» **Work order**
For the entries below, print exactly the lines between the line holding "state kept, by" and the line holding "hold_depth: 3", inclusive, and nothing else.

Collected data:
=-=-=-=-=

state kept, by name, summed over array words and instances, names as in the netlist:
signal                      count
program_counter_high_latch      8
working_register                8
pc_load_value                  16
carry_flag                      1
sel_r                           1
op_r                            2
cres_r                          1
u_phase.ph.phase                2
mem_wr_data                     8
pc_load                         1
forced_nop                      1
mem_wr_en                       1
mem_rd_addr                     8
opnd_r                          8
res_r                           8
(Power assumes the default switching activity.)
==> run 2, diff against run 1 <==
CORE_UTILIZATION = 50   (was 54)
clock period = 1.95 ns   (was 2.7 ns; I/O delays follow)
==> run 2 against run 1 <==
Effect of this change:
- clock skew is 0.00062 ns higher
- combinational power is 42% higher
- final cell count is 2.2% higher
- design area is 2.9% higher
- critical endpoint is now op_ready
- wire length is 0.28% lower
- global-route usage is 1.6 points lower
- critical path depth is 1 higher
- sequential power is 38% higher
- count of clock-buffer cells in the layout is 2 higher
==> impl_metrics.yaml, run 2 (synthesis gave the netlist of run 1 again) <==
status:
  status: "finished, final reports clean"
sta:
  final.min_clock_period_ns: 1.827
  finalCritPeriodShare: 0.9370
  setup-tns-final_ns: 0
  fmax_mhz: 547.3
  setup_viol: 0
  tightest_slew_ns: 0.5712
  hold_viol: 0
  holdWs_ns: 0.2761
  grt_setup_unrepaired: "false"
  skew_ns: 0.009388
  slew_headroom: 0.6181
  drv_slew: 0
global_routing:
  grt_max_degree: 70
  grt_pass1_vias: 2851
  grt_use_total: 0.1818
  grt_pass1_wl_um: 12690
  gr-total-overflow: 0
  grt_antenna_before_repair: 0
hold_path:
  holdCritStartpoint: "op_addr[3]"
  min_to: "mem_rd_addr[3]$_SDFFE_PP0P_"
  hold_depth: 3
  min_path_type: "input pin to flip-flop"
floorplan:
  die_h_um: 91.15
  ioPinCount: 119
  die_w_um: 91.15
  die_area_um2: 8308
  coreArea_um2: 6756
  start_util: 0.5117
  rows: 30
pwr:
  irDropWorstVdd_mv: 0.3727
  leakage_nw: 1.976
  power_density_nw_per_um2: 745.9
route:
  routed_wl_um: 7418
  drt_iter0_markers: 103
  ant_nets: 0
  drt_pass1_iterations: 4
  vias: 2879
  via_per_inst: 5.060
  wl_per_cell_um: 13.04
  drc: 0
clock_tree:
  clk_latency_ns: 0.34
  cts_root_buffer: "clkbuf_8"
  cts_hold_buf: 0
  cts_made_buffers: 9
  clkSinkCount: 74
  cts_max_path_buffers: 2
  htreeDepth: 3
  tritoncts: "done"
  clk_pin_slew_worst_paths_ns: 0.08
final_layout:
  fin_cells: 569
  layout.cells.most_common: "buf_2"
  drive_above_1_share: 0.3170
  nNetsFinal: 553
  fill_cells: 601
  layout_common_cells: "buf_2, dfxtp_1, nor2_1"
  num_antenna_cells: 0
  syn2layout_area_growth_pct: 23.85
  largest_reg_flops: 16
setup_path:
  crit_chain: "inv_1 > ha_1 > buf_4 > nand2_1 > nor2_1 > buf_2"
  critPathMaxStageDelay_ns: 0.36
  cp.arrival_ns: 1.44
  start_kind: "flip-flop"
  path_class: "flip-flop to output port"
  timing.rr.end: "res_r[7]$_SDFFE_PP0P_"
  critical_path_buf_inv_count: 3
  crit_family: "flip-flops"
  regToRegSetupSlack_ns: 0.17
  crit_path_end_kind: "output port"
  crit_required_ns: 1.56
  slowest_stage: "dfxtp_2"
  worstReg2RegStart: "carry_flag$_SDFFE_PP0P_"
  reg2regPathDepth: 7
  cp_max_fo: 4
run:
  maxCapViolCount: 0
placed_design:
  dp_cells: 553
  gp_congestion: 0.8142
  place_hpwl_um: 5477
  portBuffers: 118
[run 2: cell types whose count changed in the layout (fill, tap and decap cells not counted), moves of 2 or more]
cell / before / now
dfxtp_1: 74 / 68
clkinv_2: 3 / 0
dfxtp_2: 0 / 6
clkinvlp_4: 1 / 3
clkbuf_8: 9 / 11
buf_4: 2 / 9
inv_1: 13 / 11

=-=-=-=-=

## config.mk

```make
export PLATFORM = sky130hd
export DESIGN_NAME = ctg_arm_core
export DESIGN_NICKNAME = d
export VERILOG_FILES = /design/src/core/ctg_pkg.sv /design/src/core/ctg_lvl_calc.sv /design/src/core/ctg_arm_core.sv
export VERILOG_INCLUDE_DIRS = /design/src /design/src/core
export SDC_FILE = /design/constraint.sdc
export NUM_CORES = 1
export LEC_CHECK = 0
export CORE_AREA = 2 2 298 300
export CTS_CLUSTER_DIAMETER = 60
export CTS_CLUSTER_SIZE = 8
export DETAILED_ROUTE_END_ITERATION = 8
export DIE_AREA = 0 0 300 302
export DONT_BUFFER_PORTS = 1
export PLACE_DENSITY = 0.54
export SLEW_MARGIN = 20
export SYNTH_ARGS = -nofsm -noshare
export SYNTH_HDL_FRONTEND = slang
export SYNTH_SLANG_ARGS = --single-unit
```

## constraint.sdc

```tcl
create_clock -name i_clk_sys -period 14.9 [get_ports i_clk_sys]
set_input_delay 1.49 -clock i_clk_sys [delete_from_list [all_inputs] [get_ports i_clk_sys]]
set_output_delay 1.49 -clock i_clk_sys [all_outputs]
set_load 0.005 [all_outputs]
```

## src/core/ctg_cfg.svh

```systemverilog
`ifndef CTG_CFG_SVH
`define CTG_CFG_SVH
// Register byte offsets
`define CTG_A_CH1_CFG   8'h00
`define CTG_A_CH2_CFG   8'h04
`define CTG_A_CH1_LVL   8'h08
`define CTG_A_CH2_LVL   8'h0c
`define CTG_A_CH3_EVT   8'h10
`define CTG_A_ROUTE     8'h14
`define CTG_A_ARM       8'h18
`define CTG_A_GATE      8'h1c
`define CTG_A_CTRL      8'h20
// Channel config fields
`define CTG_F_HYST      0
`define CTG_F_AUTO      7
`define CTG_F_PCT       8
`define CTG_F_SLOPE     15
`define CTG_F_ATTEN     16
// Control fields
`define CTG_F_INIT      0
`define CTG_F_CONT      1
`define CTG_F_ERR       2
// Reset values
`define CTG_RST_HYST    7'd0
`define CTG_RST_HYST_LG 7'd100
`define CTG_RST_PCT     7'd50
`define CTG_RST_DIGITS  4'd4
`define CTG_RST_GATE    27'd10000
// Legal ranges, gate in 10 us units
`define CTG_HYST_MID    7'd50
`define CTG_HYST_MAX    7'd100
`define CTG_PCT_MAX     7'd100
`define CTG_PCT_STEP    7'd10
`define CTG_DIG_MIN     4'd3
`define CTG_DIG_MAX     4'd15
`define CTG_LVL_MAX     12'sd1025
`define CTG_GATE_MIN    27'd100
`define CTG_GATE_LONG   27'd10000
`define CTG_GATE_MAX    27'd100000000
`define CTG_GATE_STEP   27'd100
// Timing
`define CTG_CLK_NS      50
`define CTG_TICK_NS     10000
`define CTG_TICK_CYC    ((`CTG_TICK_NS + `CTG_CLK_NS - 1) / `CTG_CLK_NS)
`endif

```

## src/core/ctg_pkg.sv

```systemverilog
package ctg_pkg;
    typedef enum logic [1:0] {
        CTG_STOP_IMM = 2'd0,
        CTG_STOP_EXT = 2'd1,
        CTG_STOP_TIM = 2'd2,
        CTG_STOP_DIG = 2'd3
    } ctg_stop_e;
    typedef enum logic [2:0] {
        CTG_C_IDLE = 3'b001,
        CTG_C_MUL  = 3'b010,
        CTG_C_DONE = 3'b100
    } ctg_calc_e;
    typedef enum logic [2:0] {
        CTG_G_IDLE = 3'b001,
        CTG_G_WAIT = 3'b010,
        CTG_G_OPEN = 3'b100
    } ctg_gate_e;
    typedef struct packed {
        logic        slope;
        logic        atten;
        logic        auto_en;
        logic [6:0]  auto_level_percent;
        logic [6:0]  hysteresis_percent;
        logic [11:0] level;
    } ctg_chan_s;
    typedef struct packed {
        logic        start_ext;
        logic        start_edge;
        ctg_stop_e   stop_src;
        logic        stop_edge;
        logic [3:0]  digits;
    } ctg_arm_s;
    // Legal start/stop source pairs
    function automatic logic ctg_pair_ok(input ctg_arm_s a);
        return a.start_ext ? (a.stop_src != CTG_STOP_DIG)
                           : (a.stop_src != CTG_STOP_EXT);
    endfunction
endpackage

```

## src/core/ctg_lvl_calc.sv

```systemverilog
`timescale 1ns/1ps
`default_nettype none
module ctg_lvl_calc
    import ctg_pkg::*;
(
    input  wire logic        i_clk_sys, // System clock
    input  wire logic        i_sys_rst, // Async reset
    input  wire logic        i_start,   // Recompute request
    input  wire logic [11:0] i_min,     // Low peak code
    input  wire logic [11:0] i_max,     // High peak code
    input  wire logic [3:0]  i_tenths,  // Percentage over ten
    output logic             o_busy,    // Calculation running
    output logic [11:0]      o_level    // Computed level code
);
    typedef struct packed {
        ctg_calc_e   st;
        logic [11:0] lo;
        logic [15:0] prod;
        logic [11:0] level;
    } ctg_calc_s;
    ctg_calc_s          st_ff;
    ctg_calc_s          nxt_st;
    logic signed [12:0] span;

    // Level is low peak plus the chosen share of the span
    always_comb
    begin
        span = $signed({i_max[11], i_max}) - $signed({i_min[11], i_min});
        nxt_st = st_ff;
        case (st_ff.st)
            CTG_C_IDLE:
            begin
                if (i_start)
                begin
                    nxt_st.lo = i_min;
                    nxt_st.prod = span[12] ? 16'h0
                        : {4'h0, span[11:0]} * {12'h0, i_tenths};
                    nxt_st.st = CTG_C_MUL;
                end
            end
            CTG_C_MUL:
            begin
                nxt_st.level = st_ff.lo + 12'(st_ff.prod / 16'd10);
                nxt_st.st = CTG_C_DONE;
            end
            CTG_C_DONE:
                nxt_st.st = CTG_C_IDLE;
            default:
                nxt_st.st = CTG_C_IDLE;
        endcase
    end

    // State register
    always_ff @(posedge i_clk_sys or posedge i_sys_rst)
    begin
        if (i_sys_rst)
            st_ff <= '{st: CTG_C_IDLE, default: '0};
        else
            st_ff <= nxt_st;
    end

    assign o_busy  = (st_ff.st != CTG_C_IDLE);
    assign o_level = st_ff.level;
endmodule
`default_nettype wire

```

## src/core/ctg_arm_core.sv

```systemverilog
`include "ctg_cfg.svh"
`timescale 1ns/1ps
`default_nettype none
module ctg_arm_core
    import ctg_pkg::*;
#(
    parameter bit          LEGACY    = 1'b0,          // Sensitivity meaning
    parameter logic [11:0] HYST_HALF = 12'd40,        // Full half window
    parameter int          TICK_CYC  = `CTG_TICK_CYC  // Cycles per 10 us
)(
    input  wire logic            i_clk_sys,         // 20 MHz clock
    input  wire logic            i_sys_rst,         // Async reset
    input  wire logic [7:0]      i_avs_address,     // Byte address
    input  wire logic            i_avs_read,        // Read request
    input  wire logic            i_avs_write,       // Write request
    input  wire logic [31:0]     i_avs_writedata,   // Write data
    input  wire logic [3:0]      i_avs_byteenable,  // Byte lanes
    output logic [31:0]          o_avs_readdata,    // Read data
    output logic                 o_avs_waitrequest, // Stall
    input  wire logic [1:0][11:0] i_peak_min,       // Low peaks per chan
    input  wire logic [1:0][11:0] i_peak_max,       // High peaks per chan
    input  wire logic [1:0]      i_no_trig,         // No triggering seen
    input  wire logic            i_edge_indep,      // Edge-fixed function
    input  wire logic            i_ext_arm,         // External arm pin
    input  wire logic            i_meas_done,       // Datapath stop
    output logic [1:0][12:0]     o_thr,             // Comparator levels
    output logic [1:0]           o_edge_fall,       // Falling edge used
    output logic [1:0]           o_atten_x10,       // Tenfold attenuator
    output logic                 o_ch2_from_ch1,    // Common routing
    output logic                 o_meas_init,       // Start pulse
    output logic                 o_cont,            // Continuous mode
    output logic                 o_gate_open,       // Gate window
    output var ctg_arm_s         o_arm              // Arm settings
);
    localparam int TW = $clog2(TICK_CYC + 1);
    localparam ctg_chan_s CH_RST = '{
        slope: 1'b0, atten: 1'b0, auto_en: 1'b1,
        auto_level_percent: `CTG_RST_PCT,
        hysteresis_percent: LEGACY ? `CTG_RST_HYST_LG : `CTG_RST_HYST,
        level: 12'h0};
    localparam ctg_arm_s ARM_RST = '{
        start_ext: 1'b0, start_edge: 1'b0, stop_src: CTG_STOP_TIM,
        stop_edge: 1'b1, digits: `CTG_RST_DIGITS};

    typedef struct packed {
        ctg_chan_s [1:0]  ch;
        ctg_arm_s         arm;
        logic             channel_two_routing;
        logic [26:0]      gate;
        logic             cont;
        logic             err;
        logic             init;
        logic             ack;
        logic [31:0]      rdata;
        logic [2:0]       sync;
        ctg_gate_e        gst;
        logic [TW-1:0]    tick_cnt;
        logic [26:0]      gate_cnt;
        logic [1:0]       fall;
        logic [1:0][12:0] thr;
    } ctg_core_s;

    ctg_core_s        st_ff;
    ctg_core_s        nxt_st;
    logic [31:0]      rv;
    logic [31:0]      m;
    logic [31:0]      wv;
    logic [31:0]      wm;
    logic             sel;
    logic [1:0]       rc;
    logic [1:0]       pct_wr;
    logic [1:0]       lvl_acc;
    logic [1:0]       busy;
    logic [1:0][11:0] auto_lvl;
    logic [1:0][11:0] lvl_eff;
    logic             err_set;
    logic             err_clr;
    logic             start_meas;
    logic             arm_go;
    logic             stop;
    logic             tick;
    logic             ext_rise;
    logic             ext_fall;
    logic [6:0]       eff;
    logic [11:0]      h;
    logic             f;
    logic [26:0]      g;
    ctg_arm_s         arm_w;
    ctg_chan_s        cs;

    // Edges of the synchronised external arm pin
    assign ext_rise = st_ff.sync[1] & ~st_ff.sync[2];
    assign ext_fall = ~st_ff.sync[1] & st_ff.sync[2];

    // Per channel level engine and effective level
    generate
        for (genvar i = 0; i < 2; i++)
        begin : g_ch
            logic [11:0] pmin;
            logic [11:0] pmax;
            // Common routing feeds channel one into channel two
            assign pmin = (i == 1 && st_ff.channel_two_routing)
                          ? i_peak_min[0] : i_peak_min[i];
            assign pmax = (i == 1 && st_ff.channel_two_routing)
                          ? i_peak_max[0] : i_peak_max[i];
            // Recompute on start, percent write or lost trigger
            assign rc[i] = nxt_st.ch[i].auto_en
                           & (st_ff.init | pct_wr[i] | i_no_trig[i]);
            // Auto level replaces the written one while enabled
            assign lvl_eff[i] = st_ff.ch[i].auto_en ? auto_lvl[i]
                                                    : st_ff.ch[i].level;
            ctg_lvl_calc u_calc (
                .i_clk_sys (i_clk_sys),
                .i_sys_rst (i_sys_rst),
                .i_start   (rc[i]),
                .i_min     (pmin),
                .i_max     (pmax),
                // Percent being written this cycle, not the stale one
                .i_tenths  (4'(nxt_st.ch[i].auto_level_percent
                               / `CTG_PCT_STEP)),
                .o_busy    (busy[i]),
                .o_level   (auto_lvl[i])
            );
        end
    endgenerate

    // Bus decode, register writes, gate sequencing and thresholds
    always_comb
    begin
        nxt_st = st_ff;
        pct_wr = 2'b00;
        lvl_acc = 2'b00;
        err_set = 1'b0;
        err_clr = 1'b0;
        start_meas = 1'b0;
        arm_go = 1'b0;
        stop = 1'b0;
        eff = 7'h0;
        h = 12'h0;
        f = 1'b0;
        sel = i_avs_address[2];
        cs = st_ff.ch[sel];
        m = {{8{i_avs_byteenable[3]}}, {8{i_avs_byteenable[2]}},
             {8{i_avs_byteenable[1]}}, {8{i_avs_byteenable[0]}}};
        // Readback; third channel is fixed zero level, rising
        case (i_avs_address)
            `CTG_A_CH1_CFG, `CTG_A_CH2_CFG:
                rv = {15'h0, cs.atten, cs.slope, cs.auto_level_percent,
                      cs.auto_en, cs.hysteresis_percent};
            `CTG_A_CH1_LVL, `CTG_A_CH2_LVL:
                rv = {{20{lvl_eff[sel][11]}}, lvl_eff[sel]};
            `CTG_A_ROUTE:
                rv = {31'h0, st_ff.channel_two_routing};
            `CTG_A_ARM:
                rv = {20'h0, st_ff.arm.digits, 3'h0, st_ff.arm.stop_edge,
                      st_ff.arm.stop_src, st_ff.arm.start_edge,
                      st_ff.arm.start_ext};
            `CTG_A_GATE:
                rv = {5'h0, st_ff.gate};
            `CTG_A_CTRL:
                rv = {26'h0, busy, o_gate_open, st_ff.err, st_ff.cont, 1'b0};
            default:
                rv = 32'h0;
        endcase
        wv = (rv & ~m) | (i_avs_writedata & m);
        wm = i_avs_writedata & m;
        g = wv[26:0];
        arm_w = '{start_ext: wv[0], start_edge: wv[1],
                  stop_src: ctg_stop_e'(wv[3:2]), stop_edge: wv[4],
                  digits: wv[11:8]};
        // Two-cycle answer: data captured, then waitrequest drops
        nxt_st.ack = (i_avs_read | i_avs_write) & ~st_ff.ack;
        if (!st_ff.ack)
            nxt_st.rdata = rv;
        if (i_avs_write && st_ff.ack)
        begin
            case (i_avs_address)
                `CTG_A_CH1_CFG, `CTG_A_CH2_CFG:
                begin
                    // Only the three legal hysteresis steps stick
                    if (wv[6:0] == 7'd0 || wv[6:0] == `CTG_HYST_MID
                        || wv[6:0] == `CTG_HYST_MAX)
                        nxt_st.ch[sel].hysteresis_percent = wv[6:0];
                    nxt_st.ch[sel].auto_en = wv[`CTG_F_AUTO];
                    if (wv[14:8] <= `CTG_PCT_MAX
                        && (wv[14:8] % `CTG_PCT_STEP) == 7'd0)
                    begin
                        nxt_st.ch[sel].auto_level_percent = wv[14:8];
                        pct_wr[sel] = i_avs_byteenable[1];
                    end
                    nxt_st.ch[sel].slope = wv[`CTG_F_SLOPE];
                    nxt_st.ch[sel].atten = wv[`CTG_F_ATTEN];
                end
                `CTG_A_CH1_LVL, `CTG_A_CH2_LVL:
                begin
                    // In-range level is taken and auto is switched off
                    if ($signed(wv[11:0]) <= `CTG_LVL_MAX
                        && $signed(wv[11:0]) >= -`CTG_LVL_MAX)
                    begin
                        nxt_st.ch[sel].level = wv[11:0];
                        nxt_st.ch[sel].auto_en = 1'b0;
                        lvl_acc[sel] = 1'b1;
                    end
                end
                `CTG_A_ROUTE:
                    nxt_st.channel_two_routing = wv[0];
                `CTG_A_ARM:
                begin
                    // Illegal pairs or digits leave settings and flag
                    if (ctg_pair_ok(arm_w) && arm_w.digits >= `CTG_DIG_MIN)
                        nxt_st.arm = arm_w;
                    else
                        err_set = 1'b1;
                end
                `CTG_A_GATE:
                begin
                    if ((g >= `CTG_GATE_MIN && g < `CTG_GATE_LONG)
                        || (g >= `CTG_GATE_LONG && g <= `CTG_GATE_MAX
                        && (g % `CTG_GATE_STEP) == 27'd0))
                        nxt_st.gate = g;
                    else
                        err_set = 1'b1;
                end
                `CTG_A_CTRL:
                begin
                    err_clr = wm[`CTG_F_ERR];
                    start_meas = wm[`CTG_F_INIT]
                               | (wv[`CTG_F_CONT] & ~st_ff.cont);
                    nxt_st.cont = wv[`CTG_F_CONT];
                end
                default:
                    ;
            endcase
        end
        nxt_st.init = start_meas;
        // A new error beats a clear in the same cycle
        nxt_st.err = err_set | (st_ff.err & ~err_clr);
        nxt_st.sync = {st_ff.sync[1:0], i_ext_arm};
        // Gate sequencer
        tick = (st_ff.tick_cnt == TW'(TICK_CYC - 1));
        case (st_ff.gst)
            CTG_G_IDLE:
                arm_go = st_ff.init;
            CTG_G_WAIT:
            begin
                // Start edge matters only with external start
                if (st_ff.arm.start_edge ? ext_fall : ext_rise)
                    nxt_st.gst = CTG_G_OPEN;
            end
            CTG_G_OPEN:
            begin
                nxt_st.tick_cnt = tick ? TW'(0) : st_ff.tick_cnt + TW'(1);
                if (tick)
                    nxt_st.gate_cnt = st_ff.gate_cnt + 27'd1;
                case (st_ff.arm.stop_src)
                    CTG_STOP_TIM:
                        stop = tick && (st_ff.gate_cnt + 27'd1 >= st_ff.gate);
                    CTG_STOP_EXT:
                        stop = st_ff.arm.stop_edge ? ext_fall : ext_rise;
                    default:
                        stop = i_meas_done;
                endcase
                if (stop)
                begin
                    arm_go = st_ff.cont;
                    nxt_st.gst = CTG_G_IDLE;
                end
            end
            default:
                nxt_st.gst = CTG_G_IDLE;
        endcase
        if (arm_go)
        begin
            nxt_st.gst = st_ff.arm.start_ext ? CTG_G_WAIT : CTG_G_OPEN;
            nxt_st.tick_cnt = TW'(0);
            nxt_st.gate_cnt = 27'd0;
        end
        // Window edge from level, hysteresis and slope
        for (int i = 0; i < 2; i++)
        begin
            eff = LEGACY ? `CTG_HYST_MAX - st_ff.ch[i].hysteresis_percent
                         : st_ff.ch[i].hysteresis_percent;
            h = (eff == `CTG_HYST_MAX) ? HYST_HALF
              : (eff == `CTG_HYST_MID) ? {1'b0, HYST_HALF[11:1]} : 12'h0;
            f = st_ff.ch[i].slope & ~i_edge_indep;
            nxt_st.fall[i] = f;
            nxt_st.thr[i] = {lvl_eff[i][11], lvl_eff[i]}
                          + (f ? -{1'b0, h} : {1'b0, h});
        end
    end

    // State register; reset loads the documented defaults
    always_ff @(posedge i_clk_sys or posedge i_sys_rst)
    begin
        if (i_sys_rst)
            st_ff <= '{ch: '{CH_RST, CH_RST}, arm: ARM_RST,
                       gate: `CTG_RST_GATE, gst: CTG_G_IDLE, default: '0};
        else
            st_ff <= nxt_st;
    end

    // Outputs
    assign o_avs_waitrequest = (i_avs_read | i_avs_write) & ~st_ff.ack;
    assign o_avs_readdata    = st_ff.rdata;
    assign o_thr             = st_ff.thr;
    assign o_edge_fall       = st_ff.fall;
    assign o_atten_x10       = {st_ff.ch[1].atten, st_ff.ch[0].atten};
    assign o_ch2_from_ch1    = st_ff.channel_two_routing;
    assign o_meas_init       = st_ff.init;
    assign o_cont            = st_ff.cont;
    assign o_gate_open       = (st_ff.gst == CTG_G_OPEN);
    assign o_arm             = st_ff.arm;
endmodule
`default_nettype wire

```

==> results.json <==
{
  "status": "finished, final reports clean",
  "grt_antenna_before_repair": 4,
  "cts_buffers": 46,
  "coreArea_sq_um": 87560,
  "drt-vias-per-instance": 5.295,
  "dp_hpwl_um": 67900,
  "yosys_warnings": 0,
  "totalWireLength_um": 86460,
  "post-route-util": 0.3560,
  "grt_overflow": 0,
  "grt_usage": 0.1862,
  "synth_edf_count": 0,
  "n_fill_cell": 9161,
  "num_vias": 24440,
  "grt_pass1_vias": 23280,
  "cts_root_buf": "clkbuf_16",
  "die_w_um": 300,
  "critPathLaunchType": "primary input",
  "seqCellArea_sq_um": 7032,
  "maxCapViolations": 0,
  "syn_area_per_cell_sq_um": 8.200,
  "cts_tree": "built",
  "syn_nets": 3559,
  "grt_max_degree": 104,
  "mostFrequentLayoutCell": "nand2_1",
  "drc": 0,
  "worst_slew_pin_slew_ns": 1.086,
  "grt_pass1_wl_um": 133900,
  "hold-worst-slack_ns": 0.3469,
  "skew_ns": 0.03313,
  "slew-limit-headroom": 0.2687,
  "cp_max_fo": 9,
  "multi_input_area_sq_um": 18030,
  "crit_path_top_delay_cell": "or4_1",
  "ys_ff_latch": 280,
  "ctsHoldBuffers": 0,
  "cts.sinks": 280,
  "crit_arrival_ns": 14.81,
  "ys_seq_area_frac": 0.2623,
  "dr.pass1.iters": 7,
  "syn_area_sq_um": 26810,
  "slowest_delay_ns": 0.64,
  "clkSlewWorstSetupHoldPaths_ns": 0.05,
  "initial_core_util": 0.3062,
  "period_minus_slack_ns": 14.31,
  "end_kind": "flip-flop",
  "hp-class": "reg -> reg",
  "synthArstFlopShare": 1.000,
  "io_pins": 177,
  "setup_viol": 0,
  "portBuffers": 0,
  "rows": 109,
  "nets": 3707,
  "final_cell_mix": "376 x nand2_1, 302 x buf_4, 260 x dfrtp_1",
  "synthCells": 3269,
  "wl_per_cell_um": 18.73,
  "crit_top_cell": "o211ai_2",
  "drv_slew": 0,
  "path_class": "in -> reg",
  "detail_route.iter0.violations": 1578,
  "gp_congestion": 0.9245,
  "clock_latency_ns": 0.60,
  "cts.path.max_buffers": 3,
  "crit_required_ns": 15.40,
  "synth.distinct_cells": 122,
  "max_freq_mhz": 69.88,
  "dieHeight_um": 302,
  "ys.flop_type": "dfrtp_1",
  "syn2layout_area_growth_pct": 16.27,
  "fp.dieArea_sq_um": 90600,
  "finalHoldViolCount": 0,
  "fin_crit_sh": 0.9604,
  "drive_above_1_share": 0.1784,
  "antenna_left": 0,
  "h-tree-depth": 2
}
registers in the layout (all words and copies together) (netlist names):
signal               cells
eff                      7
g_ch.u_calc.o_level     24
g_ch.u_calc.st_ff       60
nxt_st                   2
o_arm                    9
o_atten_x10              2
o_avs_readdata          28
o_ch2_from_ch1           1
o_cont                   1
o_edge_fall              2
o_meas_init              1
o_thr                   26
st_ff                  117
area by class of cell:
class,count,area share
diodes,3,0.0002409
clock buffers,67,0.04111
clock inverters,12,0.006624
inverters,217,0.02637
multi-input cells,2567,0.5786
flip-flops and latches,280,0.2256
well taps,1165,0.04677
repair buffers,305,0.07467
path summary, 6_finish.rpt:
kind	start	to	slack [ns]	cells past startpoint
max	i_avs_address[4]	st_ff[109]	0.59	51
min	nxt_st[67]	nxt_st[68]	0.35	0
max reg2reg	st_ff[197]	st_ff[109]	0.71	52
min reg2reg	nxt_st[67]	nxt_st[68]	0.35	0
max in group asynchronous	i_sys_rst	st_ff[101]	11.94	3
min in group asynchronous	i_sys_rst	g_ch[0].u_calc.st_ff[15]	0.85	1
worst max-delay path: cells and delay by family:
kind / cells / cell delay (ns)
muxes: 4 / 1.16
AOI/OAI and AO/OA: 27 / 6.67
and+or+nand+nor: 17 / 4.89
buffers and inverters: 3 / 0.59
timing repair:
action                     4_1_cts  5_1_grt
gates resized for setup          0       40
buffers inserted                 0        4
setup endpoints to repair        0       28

=-=-=-=-=

» **Answer**
state kept, by name, summed over array words and instances, names as in the netlist:
signal                      count
program_counter_high_latch      8
working_register                8
pc_load_value                  16
carry_flag                      1
sel_r                           1
op_r                            2
cres_r                          1
u_phase.ph.phase                2
mem_wr_data                     8
pc_load                         1
forced_nop                      1
mem_wr_en                       1
mem_rd_addr                     8
opnd_r                          8
res_r                           8
(Power assumes the default switching activity.)
==> run 2, diff against run 1 <==
CORE_UTILIZATION = 50   (was 54)
clock period = 1.95 ns   (was 2.7 ns; I/O delays follow)
==> run 2 against run 1 <==
Effect of this change:
- clock skew is 0.00062 ns higher
- combinational power is 42% higher
- final cell count is 2.2% higher
- design area is 2.9% higher
- critical endpoint is now op_ready
- wire length is 0.28% lower
- global-route usage is 1.6 points lower
- critical path depth is 1 higher
- sequential power is 38% higher
- count of clock-buffer cells in the layout is 2 higher
==> impl_metrics.yaml, run 2 (synthesis gave the netlist of run 1 again) <==
status:
  status: "finished, final reports clean"
sta:
  final.min_clock_period_ns: 1.827
  finalCritPeriodShare: 0.9370
  setup-tns-final_ns: 0
  fmax_mhz: 547.3
  setup_viol: 0
  tightest_slew_ns: 0.5712
  hold_viol: 0
  holdWs_ns: 0.2761
  grt_setup_unrepaired: "false"
  skew_ns: 0.009388
  slew_headroom: 0.6181
  drv_slew: 0
global_routing:
  grt_max_degree: 70
  grt_pass1_vias: 2851
  grt_use_total: 0.1818
  grt_pass1_wl_um: 12690
  gr-total-overflow: 0
  grt_antenna_before_repair: 0
hold_path:
  holdCritStartpoint: "op_addr[3]"
  min_to: "mem_rd_addr[3]$_SDFFE_PP0P_"
  hold_depth: 3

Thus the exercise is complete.